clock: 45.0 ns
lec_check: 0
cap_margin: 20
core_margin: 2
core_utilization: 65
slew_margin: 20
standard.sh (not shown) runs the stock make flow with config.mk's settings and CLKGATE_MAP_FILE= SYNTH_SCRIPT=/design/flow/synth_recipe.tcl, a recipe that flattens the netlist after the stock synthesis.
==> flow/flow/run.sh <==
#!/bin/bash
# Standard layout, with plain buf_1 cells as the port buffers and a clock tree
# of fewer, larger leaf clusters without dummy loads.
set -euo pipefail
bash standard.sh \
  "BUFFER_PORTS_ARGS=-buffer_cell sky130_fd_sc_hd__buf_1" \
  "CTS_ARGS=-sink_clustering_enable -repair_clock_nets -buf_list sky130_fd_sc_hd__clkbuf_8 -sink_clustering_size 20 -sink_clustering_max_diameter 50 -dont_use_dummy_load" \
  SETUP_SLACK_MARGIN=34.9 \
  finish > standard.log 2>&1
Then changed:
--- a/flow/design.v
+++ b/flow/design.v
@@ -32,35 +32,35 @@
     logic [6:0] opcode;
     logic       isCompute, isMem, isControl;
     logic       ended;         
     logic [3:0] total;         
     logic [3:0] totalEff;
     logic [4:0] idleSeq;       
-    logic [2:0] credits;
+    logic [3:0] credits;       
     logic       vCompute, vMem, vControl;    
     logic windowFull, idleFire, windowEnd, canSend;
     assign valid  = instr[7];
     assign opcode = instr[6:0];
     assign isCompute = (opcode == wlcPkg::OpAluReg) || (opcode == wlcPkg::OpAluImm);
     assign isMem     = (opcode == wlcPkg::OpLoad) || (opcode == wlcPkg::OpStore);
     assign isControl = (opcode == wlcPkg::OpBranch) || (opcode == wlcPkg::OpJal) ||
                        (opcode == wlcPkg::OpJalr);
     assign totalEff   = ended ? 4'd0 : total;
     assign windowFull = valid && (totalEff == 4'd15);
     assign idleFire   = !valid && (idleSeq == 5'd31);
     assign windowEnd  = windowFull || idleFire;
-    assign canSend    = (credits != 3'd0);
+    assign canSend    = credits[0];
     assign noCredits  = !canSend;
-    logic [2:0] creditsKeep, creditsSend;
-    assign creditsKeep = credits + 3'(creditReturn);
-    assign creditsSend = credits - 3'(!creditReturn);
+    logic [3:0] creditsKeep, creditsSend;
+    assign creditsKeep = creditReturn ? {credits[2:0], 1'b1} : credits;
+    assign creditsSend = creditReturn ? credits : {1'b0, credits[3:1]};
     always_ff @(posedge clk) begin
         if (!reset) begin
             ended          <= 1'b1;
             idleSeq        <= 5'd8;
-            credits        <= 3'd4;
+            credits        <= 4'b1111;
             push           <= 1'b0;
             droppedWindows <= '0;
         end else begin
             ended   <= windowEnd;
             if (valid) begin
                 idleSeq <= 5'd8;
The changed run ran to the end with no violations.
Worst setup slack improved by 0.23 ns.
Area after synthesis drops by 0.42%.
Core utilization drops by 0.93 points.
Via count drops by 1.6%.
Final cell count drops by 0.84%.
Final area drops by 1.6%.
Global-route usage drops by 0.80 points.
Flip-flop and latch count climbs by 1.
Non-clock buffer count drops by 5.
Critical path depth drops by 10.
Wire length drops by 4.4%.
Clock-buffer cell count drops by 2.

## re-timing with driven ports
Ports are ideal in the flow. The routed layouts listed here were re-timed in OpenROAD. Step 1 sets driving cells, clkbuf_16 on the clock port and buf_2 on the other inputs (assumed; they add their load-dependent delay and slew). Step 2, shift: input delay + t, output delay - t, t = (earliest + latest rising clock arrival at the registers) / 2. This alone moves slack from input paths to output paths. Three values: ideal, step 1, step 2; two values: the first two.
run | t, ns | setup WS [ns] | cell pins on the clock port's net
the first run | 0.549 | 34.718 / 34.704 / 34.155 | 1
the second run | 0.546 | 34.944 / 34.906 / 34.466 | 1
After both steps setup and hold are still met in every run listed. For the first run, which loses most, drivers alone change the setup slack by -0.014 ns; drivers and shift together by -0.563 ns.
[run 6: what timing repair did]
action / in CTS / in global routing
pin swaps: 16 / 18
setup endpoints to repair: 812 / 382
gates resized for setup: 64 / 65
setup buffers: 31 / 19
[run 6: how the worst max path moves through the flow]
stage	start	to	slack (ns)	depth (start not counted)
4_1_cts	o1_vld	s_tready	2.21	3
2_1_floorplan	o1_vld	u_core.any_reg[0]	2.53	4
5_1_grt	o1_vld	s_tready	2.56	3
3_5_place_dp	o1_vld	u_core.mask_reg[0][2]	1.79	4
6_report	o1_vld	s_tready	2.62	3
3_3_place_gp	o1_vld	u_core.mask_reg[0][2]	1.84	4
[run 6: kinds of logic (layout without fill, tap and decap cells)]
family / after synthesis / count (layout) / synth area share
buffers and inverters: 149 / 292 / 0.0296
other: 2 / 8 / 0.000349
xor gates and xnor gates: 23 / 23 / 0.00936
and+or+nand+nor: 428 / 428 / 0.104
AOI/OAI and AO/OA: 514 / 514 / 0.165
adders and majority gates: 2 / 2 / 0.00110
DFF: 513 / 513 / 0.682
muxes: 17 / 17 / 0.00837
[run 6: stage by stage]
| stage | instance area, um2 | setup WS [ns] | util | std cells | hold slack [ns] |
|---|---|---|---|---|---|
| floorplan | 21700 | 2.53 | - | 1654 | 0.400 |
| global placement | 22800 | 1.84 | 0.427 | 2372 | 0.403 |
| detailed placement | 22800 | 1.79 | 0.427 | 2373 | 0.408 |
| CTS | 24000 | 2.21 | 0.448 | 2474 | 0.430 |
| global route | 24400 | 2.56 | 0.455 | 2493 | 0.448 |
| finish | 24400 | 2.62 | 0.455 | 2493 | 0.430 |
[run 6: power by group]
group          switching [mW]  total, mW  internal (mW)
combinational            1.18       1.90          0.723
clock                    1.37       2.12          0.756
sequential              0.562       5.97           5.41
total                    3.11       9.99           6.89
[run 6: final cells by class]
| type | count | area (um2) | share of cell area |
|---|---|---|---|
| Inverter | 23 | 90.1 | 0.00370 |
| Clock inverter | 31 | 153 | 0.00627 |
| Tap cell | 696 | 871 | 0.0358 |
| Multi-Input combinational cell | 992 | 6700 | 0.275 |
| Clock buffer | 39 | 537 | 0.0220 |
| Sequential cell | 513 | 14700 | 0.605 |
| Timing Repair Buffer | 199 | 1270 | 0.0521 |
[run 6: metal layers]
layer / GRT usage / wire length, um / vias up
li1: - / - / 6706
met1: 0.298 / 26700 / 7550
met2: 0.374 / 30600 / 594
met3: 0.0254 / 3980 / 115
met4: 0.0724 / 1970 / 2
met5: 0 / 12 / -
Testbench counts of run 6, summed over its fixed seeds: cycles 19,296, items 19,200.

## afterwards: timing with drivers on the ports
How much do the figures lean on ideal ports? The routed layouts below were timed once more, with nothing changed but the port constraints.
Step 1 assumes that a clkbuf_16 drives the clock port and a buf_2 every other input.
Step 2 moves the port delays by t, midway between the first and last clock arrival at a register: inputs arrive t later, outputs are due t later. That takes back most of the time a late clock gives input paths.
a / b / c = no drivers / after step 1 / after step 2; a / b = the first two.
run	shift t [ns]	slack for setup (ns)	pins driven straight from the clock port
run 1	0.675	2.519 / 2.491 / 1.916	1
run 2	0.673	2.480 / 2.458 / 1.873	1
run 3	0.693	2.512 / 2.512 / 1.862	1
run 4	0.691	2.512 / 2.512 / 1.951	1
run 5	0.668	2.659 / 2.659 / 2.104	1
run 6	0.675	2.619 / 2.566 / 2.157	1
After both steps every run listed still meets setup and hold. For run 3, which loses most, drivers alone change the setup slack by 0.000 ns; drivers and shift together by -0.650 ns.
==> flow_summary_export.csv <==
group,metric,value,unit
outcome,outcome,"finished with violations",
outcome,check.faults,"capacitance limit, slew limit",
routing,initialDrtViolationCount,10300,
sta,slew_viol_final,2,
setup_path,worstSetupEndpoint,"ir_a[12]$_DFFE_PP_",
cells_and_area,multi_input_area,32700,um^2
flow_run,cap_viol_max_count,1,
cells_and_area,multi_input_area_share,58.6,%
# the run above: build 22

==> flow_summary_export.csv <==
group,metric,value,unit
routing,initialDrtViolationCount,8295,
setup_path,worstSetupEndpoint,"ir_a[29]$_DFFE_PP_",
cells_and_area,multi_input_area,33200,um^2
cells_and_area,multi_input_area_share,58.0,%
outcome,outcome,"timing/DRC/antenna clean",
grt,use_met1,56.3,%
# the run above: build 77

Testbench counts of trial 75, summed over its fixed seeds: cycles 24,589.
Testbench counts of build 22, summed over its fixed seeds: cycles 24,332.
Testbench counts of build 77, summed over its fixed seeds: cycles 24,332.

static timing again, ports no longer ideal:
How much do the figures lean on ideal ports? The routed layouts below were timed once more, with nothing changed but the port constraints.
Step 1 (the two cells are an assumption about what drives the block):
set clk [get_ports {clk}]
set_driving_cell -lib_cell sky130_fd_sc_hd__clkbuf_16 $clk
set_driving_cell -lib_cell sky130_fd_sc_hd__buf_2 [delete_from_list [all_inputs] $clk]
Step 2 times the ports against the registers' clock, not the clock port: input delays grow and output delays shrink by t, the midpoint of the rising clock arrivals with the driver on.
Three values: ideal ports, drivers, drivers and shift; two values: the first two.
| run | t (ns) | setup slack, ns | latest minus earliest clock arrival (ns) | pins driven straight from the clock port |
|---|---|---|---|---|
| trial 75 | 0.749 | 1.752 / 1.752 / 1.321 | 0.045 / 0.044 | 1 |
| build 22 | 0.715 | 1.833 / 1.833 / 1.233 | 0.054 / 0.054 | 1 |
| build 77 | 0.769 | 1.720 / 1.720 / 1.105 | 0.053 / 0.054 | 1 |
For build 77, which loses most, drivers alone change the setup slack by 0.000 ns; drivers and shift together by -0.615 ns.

**********

Look above for the line with "xor gates and xnor gates: 23 / 23 / 0.00936" and the line with "2372 | 0.403 |". Retype those two lines and every line between them exactly, adding nothing.

xor gates and xnor gates: 23 / 23 / 0.00936
and+or+nand+nor: 428 / 428 / 0.104
AOI/OAI and AO/OA: 514 / 514 / 0.165
adders and majority gates: 2 / 2 / 0.00110
DFF: 513 / 513 / 0.682
muxes: 17 / 17 / 0.00837
[run 6: stage by stage]
| stage | instance area, um2 | setup WS [ns] | util | std cells | hold slack [ns] |
|---|---|---|---|---|---|
| floorplan | 21700 | 2.53 | - | 1654 | 0.400 |
| global placement | 22800 | 1.84 | 0.427 | 2372 | 0.403 |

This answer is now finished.